Never mind that his evidence for this happy, autonomous republic is nearly all composed of statements by contemporaries—Lincoln’s attack on the “mud-sill” theorists, e.g.—rather than inquiry into the actual conditions which existed during the period: it is true that Lasch gave us a genuinely touching Jeffersonian lament. This does not change the fact that, as he admits elsewhere, this agrarian vision of autonomy has been obsolete for more than a century.

The economic, political and intellectual institutions capable of resolving the current crisis will not look like those of the 19th century, at least in form, but we can be confident they will look distinctively American.

Lasch is fairly criticized on other fronts—his opening of Revolt with the old canard about George H. W. Bush and the grocery store scanner, his claim about worsening crime in the cities when, in the 90’s, the situation was actually improving, or the way the book is studded with the usual meaningless statistics about Americans not being able to name all the amendments in the Bill of Rights (the likes of which are constantly being generated apparently for the sole purpose of being injected into works of social criticism). But this is the book’s core failing: at every point, the fierce accuracy of Lasch’s diagnoses dissolves into feeble, backwards-looking reminiscences when it comes time to suggest an alternative. This is not the usual problem of social criticism—that one does not know how to solve the problems one perceives—but something worse: the solutions on which Lasch was helplessly fixed are simply incoherent in the contemporary landscape, no less so in 1996 than in 2021.

Now that there is no land left to be homesteaded, how can Americans expect to recover the autonomy in economic life which, according to Lasch, guaranteed the country’s moral and political health? Dreher seems to think a solution may be found abroad, but—to say nothing of the examples he fixes on—the matter is difficult. We cannot find in other countries ready-made solutions to our problems which can simply be copied with a few modifications, as Dreher seems to suggest. Instead, we must inquire how other countries manage to find in their national repertoire what is necessary to address new problems. We must judge the results of these efforts: what has been gained? At what cost?

Only such an approach will help us address to our own challenge with our different national repertoire. A great part of that challenge lies in adapting Americanism to a landscape that makes dependence inevitable. No longer the autonomous moral creatures of Lasch’s writing—if indeed they ever were—Americans today depend on very much: on their employers, on tech companies and their platforms, on the rapidly changing moral rules on speech and conduct generated in elite circles, on federal business loans and checks to compensate for coronavirus damage, on global supply chains that rely on foreign countries hostile to the American worldview, and so on.

The economic, political and intellectual institutions capable of resolving the current crisis will not look like those of the 19th century, at least in form, but we can be confident they will look distinctively American.
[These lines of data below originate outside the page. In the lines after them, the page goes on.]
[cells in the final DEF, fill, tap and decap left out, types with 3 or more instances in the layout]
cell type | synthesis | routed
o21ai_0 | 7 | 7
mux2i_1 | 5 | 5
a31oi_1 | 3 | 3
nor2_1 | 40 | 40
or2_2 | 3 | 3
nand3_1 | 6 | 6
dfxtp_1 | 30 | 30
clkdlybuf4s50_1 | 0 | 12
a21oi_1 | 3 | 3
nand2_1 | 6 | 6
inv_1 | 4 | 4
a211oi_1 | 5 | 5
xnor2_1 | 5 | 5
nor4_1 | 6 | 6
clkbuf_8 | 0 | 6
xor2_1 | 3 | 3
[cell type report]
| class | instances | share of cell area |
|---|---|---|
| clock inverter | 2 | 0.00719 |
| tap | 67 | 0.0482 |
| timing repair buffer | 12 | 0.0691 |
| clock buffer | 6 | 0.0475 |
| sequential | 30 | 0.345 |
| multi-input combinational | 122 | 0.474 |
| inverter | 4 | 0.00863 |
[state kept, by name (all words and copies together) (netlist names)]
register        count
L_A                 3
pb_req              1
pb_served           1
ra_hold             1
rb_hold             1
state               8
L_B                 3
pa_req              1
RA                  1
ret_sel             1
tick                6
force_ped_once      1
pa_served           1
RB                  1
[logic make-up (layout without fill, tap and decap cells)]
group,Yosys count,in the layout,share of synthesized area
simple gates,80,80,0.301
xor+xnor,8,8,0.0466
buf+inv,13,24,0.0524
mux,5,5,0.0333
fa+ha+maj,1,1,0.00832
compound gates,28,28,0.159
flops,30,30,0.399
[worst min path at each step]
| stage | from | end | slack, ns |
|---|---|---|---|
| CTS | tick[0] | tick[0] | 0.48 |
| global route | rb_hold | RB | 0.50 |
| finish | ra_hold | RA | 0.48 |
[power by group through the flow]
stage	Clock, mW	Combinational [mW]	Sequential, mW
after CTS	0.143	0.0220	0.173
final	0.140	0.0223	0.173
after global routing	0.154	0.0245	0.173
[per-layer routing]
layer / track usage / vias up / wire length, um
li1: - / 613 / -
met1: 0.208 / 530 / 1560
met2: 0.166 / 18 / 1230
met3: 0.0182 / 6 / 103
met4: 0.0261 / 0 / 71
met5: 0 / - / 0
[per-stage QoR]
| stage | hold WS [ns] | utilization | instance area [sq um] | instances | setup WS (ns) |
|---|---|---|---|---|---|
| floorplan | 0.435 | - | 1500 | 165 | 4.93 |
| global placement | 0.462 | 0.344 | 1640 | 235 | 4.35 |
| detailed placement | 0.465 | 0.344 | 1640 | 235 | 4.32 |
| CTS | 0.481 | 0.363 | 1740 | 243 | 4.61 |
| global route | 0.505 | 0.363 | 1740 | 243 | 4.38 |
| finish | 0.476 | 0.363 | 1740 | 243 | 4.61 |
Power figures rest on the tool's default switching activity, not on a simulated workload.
--- /design/flow/run.sh ---
#!/bin/bash
# OpenROAD 26Q1-2900-gdf79404cd8, Yosys 0.63+post, stock flow scripts
make -C /OpenROAD-flow-scripts/flow DESIGN_CONFIG=/design/flow/config.mk WORK_HOME=/design/flow/orfs finish
--- /design/flow/constraint.sdc ---
current_design arbitration_tree

set clk_period 2.2
set clk_io_pct 0.2

create_clock -name clk0 -period $clk_period

set non_clock_inputs [all_inputs -no_clocks]
set_input_delay [expr $clk_period * $clk_io_pct] -clock clk0 $non_clock_inputs
set_output_delay [expr $clk_period * $clk_io_pct] -clock clk0 [all_outputs]
--- /design/flow/config.mk ---
export PLATFORM = sky130hd
export DESIGN_NAME = arbitration_tree
export DESIGN_NICKNAME = arbitration_tree
export VERILOG_FILES = /design/flow/design.v
export SDC_FILE = /design/flow/constraint.sdc
export NUM_CORES = 4
export LEC_CHECK = 1
export CORE_AREA = 10 10 70 70
export DIE_AREA = 0 0 80 80
--- /design/flow/design.v ---
module arbiter(
    input [3:0] requests_IN,
    input group_grant_IN,
    output wire [3:0] grants_OUT,
    output wire group_request_OUT
    );
    or(group_request_OUT, requests_IN[0], requests_IN[1], requests_IN[2], requests_IN[3]);
    and(grants_OUT[3], group_grant_IN, requests_IN[3]);
    and(grants_OUT[2], group_grant_IN, !requests_IN[3], requests_IN[2]);
    and(grants_OUT[1], group_grant_IN, !requests_IN[3], !requests_IN[2], requests_IN[1]);
    and(grants_OUT[0], group_grant_IN, !requests_IN[3], !requests_IN[2], !requests_IN[1], requests_IN[0]);
endmodule
File: config.mk
export PLATFORM = sky130hd
export DESIGN_NAME = draw_character
export DESIGN_NICKNAME = draw_character
export VERILOG_FILES = /design/flow/design.v
export SDC_FILE = /design/flow/constraint.sdc
export NUM_CORES = 4
export LEC_CHECK = 1
export CORE_AREA = 10 10 70 70
export DIE_AREA = 0 0 80 80
File: constraint.sdc
current_design draw_character

set clk_period 2.0
set clk_io_pct 0.2

create_clock -name clk0 -period $clk_period

set non_clock_inputs [all_inputs -no_clocks]
set_input_delay [expr $clk_period * $clk_io_pct] -clock clk0 $non_clock_inputs
set_output_delay [expr $clk_period * $clk_io_pct] -clock clk0 [all_outputs]
File: design.v
`timescale 1ns / 1ps
module draw_character #(parameter xpos = 100) (
	input wire i_en,
	input wire [9:0] x,
	input wire [8:0] y,
	input wire i_ypos,
	output character);
    assign character = ( (i_en == 1) & (x > xpos) & (y > i_ypos) & (x < xpos + 40) & (y < i_ypos + 60) ) ? 1 : 0;
endmodule
File: run.sh
#!/bin/bash
# OpenROAD 26Q1-2900-gdf79404cd8, Yosys 0.63+post, stock flow scripts
make -C /OpenROAD-flow-scripts/flow DESIGN_CONFIG=/design/flow/config.mk WORK_HOME=/design/flow/orfs finish
==> notes.md <==
Notes on the flow outputs.

- The run finished with clean final reports.
- The count of cells along the worst hold path is 5.
- The aggregate global-route resource usage is 2.22%.
- The class of the worst hold path is input port to output port.
- The headroom to the max-slew limit reads approximately 70%.
- The area of all placed cells without fillers is 460 um2.
- The fraction of post-synthesis cell area in the top cell type by area reads between 10% and 20%.
- The kind of end point of the critical path is an output port.
- The mapped cell area reads 121 um2.
- The first global-routing pass estimated 1190 um of wire.
- The share of the core filled by cells before placement is under 10%.
- The worst hold path terminates at character.
- The commonest cells after synthesis are nand2_1, nor2_1, nor4_1.
- The stat command in Yosys gives a chip area of about 120 um2.
- The total power reads 68.8 uW.
- The via count of the first global-routing pass is 239.
- The final tally of setup violations reads 0.
- After synthesis, the cell types taking the most area are a2111oi_2, ha_1, nor4_1.
- The instance tally after logic synthesis is 17.
- The biggest fanout along the worst timing path reads 2.
- The violation count after the first detailed-route iteration is 6.
- Setup repair after global routing left no endpoint under its margin.
- The overall die width reads 80 um.
- The routed wire length is 821 um.
- The routed wirelength normalized by instance count is 9.55 um.
- The placement-stage cell area reads about 410 um2.
- The number of buffers inserted by hold repair at cts is 0.
- The category of the most critical setup path is input port to output port.
- The post-route netlist has 32.5% of its cells at a drive strength greater than 1.
- The via total after detailed routing is between 200 and 250.
- The placement row count reads 21.
- The tool warning count is 32.
- The final critical path takes up 98.2% of the cycle.
- The transition time recorded at the tightest slew-check pin is between 0.4 and 0.5 ns.
- The final total negative setup slack is 0 ns.
- Total power normalized to cell area comes to 149 nW/um2.
- The average vias per placed instance is ~2.7.
- The number of standard cells reported by yosys reads 17.
- The standby leakage power reads 0.170 nW.
- Counting the warning lines in the Yosys log gives 0.
- The number of optimization iterations in the first detailed-route pass is 2.
- The pin count of the biggest net entering global routing is 4.
- The final worst hold slack is 1.35 ns.
- The number of distinct library cell variants in the gate-level netlist after synthesis is 14.
- The full die area reads 6400 um2.
- From bottom edge to top edge, the die measures 80 um.
- The layout has 0 clock buffers.
- Data on the critical path arrives at its endpoint at 1.56 ns.
- The setup slack of the critical path after layout is about 0.035 ns.
- The sequential area share after synthesis is 0%.
- The number of top-level design ports is 22.
- The most common cell after layout, fill and taps aside reads dlygate4sd2_1.
- The number of port buffers reads 22.
- The number of antenna violations at the first check in global routing was 0.
- TritonRoute reported its final design rule violation total as 0.
- The max-cap violation count is 0.
- The global route stage reports its total congestion overflow as 0.
- The data required time at the worst endpoint is about 1.6 ns.
- The start point of the worst min-delay path reads x[9].
- In this run the mean area of a mapped cell was around 7.1 um2.
- The setup slack at placement is -0.569 ns.
- The signed area change from the synthesized netlist to the final layout is 279%.
- The library cells used most frequently in the layout, excluding fill and tap cells, are dlygate4sd2_1, clkdlybuf4s50_1, nand2_1.
- The clock period minus final worst setup slack is just under 2 ns.
- The worst-case IR drop observed on VDD is 0.0000224 V.
- The flip-flop and latch area reads 0 um2.
- The area of the core reads 3420 um2.
- The multi-input logic area is 188 um2.
- The number of hold-slack violations in the final timing report reads 0.
- The kind of start point of the critical path is an input port.
- The final antenna-violating net count is 0.
- There are 0 flip-flops and latches.
- Once the clock tree was built, the setup fixing pass inserted 0 buffers.
- The post-synthesis cell type with the largest combined area reads a2111oi_2.
- The global placement routability congestion is 0.847.
- The highest clock rate this design can be run at is slightly above 0.5 GHz.
- The number of fillers in the final layout reads 386.
- The antenna cell count reads 0.
- Counting pins that exceed their max-slew limit in the final report gives 0.
[kinds of logic (layout without fill, tap and decap cells)]
kind of cell             Yosys count  count (layout)  synth area share, %
AND/OR/NAND/NOR                   11              11                 54.6
AND-OR/OR-AND                      4               4                 32.0
adder cells (fa/ha/maj)            1               1                 10.3
buffers and inverters              1              24                 3.09
[metrics by stage]
stage / instances / utilization [%]
4_1_cts: 86 / 12.9
3_5_place_dp: 86 / 11.9
3_3_place_gp: 86 / 11.9
5_1_grt: 86 / 13.5
6_report: 86 / 13.5
2_1_floorplan: 17 / -
[report_power, final]
group          total [mW]  internal (mW)  switching [mW]  leakage, nW
clock network           0              0               0            0
logic              0.0688         0.0441          0.0247        0.170
registers               0              0               0            0
total              0.0688         0.0441          0.0247        0.170
[worst max-delay path, stage by stage]
cell,delay [ns]
clkdlybuf4s50_1,0.43
and4_4,0.18
a32o_2,0.23
a2111oi_4,0.17
buf_2,0.15
[final cells by class]
class / count / area share [%]
timing repair buffer: 23 / 45.9
inverter: 1 / 0.815
tap: 46 / 12.5
multi-input combinational: 16 / 40.8
[per-layer routing]
metal	vias up	track usage [%]	share of wire [%]
li1	118	-	-
met1	106	2.90	44
met2	12	3.53	46
met3	0	0.909	10
met4	0	0	0
met5	-	0	0
[repair_timing]
action	4_1_cts	5_1_grt
resized	26	3
gates cloned	0	0
setup endpoints to repair	1	1
pin swaps	5	1
[worst max-delay path by stage]
stage     startpoint         to  slack (ns)  cells after the start
4_1_cts         y[3]  character       0.004                      5
5_1_grt         x[9]  character       0.002                      5
6_report        y[4]  character        0.04                      5
Power and IR drop assume default switching activity.
<file path="/design/flow/constraint.sdc">
current_design randbit

set clk_period 1.1
set clk_io_pct 0.2

create_clock -name clk0 -period $clk_period [get_ports {clk_i}]

set non_clock_inputs [all_inputs -no_clocks]
set_input_delay [expr $clk_period * $clk_io_pct] -clock clk0 $non_clock_inputs
set_output_delay [expr $clk_period * $clk_io_pct] -clock clk0 [all_outputs]
</file>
These institutions must, in order to succeed, appeal successfully at some level to the national philosophy that Lasch’s predecessor, the American historian Richard Hofstadter, called the “American political tradition.” Like the Progressives and New Dealers, like Reagan and even like Trump, the next exponents of this tradition will have no choice but to dress up new doctrines in the garb of old ones, to greater or less effect.
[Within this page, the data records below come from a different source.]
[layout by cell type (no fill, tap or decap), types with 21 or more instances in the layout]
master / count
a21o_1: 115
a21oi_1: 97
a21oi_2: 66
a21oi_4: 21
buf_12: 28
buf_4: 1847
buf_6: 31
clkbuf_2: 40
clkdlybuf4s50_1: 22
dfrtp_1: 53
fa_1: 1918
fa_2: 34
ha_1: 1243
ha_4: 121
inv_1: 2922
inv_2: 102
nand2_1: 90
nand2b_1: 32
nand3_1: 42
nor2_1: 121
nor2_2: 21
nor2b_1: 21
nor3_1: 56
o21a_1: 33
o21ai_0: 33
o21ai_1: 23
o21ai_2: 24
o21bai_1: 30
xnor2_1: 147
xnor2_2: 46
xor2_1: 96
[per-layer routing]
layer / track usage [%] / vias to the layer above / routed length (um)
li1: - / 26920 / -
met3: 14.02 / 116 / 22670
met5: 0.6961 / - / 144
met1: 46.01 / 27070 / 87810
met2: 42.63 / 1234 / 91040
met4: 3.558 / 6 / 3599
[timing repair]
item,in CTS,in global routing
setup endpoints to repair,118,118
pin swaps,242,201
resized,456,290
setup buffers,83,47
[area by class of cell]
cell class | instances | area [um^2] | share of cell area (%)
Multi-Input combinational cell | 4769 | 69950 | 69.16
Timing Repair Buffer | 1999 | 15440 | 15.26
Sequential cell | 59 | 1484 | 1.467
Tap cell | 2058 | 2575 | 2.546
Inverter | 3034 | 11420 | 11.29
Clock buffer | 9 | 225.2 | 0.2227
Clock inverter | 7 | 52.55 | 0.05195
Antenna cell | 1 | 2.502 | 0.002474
--- design/flow/constraint.sdc ---
current_design fir_lpf

set clk_period 13.0
set clk_io_pct 0.2

create_clock -name clk0 -period $clk_period [get_ports {clk}]

set non_clock_inputs [all_inputs -no_clocks]
set_input_delay [expr $clk_period * $clk_io_pct] -clock clk0 $non_clock_inputs
set_output_delay [expr $clk_period * $clk_io_pct] -clock clk0 [all_outputs]
--- design/flow/config.mk ---
export PLATFORM = sky130hd
export DESIGN_NAME = fir_lpf
export DESIGN_NICKNAME = fir_lpf
export VERILOG_FILES = /design/flow/design.v
export SDC_FILE = /design/flow/constraint.sdc
export NUM_CORES = 4
export LEC_CHECK = 1
export CORE_UTILIZATION = 50
--- design/flow/run.sh ---
#!/bin/bash
# OpenROAD 26Q1-2900-gdf79404cd8, Yosys 0.63+post, stock flow scripts
make -C /OpenROAD-flow-scripts/flow DESIGN_CONFIG=/design/flow/config.mk WORK_HOME=/design/flow/orfs finish
--- design/flow/design.v ---
`timescale 1ns/1ps
module fir_lpf (
    input clk,                      
    input reset,                    
    input enable,                    
    input signed [31:0] out_ecg,     
    output reg signed [31:0] filtered_ecg  
);
    parameter signed [31:0] COEF0 = 32'h00000800;  
    parameter signed [31:0] COEF1 = 32'h00001800;  
    parameter signed [31:0] COEF2 = 32'h00002800;  
    parameter signed [31:0] COEF3 = 32'h00003800;  
    parameter signed [31:0] COEF4 = COEF3;  
    parameter signed [31:0] COEF5 = COEF2;  
    reg signed [31:0] delay_line [5:0];
    wire signed [31:0] prod0, prod1, prod2, prod3, prod4, prod5;
    assign prod0 = (delay_line[0] >>> 5);  
    assign prod1 = (delay_line[1] >>> 4) + (delay_line[1] >>> 6);  
    assign prod2 = (delay_line[2] >>> 3) + (delay_line[2] >>> 6);  
    assign prod3 = (delay_line[3] >>> 2) + (delay_line[3] >>> 6);  
    assign prod4 = prod3;  
    assign prod5 = prod2;  
    always @(posedge clk or posedge reset) begin
        if (reset) begin
            delay_line[0] <= 32'b0;
            delay_line[1] <= 32'b0;
            delay_line[2] <= 32'b0;
            delay_line[3] <= 32'b0;
            delay_line[4] <= 32'b0;
            delay_line[5] <= 32'b0;
            filtered_ecg <= 32'b0;
        end else if (enable) begin
            delay_line[5] <= delay_line[4];
            delay_line[4] <= delay_line[3];
            delay_line[3] <= delay_line[2];
            delay_line[2] <= delay_line[1];
            delay_line[1] <= delay_line[0];
            delay_line[0] <= out_ecg;
            filtered_ecg <= prod0 + prod1 + prod2 + prod3 + prod4 + prod5;
        end
    end
endmodule
==> results_dict.tcl <==
# implementation run metrics
set metrics [dict create \
    outcome "finished, final reports clean" \
    rows 56 \
    fillers 2041 \
    clock_latency_ns 0.42 \
    fin_tns_setup_ns 0 \
    cts_root_buffer "clkbuf_16" \
    crit_fanout 5 \
    h-tree-depth 4 \
    ys_cells 1189 \
    mux_area_share_pct 10.4 \
    gp_congestion 0.896 \
    ys.flops 152 \
    die_w_um 158 \
    fp_util_pct 51.2 \
    syn-cell-area_mm2 0.0121 \
    fin_crit_sh_pct 52.6 \
    place_area_mm2 0.0130 \
    fin_util_pct 57.8 \
    coreArea_mm2 0.0236 \
    antenna_found_initial 0 \
    hp-class "flop to flop" \
    layout_min_cycle_time_ns 6.84 \
    ys_top_logic_family "adder cells" \
    slew_headroom_pct 53.2 \
    ys_warn_count 2 \
    dp_hpwl_um 20300 \
    required_ns 13.27 \
    grt_pass1_wl_um 42800 \
    wl_um 25600 \
    gr-usage-all-layers_pct 23.5 \
    ctsHoldBuffers 0 \
    die_height_um 158 \
    timing.critical_path.to_type "flop" \
    ys_chip_area_mm2 0.0121 \
    synth_cells 1189 \
    cts_buffer_depth 2 \
    rsz0062_at_grt "false" \
    xor_share_pct 5.94 \
    routed-via-count 8324 \
    numPortBuffers 64 \
    mostFrequentLayoutCells "dfrtp_1 (152), inv_1 (140), mux2_2 (111)" \
    synth-edff-count 0 \
    simple_gate_area_share_pct 8.27 \
    cts_resized 0 \
    crit_arrival_ns 7.12 \
    worst_slew_pin_slew_ns 0.701 \
    layout.cells.most_common "dfrtp_1" \
    drc 0 \
    crit_path_start_kind "flop" \
    syn2layout_area_growth_pct 12.7 \
    fmax_mhz 146 \
    ant_nets 0 \
    ys_seq_share_pct 31.4 \
    grt_pass1_vias 8161 \
    finClkSkew_ns 0.0123 \
    maxSlewViolCount 0 \
    io_pins 67 \
    grt_max_degree 82 \
    fin_area_mm2 0.0136 \
    fa_ha_area_share_pct 24.1 \
    maxCapViolCount 0 \
    die_area_mm2 0.0248 \
    dr.pass1.iters 5 \
    routedWlPerCell_um 16.3 \
    setup_viol 0 \
    ff_type "dfrtp_1" \
    clock_sinks 152 \
    drive_above_1_share_pct 13.6 \
    insertedDiodeCount 0 \
    synthArstFlopShare_pct 100 \
    synth-compound-area-share_pct 14.4 \
    avgSynthCellArea_um2 10.2 \
    overflow 0 \
    initialDrtViolationCount 387 \
    worst-setup-path-type "flop to flop" \
    vias_per_cell 5.29 \
    openroad.warnings 27 \
    synth_cell_type_count 68 \
    post_cts_buffers 0 \
    clk_pin_slew_worst_paths_ns 0.06 \
    final-hold-violation-count 0 \
    cts_buffers 17 \
    cts_tree "yes" \
]
[layer usage]
metal | GRT usage (%) | vias up | part of all wire [%]
li1 | - | 4221 | -
met1 | 42.1 | 3931 | 54
met2 | 30.2 | 165 | 38
met3 | 6.92 | 7 | 6.9
met4 | 1.57 | 0 | 0.76
met5 | 0 | - | 0
[sequential cells by signal, indices dropped and copies added, names as in the netlist]
name,cells
delay_line,120
filtered_ecg,32
[worst max-delay path: stages (launching register included)]
cell and delay (ns):
dfrtp_1 0.43, ha_1 0.27, fa_1 0.44, a211oi_1 0.37, nor3_1 0.12, o21ai_0 0.40
nor3_1 0.11, a211oi_1 0.47, nand3b_1 0.19, nand2_1 0.07, xor2_1 0.35, fa_1 0.51
fa_1 0.51, inv_1 0.05, fa_1 0.50, inv_1 0.04, ha_1 0.36, nand2_1 0.15
o21ai_0 0.13, nand2b_1 0.17, o31a_2 0.36, a21oi_1 0.28, o21ai_0 0.17, xnor2_1 0.18
a21oi_1 0.08
[final cells by class]
type	count	area [µm²]	area share [%]
Multi-Input combinational cell	862	7630	56.0
Sequential cell	152	3800	27.9
Timing Repair Buffer	68	672	4.93
Inverter	141	534	3.92
Clock buffer	17	425	3.12
Tap cell	319	399	2.93
Clock inverter	15	168	1.23
[cells by family after synthesis]
kind of cell             count (synthesis)
AND-OR/OR-AND                          272
multiplexers                           112
buffers and inverters                  175
adder cells (fa/ha/maj)                180
AND/OR/NAND/NOR                        216
flip-flops                             152
XOR/XNOR                                82
[Yosys cell counts (all sizes together) (3+ instances only)]
master,count,area [µm²]
a211oi,19,160
nor4,3,25.0
inv,141,529
mux2,111,1250
a2111oi,4,61.3
o31ai,3,32.5
nor3,13,65.1
buf,3,16.3
nor2,49,189
or3,3,18.8
nand2b,11,68.8
and3,3,20.0
clkbuf,31,116
a211o,4,35.0
o21ai,80,400
o31a,5,53.8
fa,88,1760
o21a,12,91.3
nand2,91,342
a21oi,83,427
nand3,15,75.1
ha,92,1150
o21bai,10,75.1
xnor2,59,517
a21o,23,174
nand4,12,81.3
nand3b,4,30.0
dfrtp,152,3800
o211ai,8,60.1
a31oi,6,37.5
nor2b,6,37.5
xor2,23,201
[stage by stage]
step	instances	hold slack [ns]	setup WS, ns
global route	1574	0.517	5.76
CTS	1574	0.488	6.21
global placement	1542	0.472	6.25
finish	1574	0.481	6.16
floorplan	1189	0.430	6.31
detailed placement	1542	0.472	6.25
[final timing paths]
check,from,endpoint,slack [ns],depth (start not counted)
worst max-delay path,delay_line[3][6]$_DFFE_PP0P_,filtered_ecg[31]$_DFFE_PP0P_,6.16,24
worst min-delay path,filtered_ecg[0]$_DFFE_PP0P_,filtered_ecg[0]$_DFFE_PP0P_,0.48,2
worst max register to register,delay_line[3][6]$_DFFE_PP0P_,filtered_ecg[31]$_DFFE_PP0P_,6.16,24
worst min register to register,filtered_ecg[0]$_DFFE_PP0P_,filtered_ecg[0]$_DFFE_PP0P_,0.48,2
max in group asynchronous,reset,delay_line[1][26]$_DFFE_PP0P_,8.73,4
min in group asynchronous,reset,delay_line[3][5]$_DFFE_PP0P_,2.60,2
This will be necessary because even the elites that Lasch so despised remain Americans at heart. His assertion that they have “more in common with their counterparts in Brussels” than their countrymen is exactly wrong. Every European knows that the American who reads the New York Times is no less American in philosophy and outlook than the one who watches Fox News. America’s divisions between red and blue are real, but they continue to be best understood as a narcissism (a familiar word for Lasch) of small differences.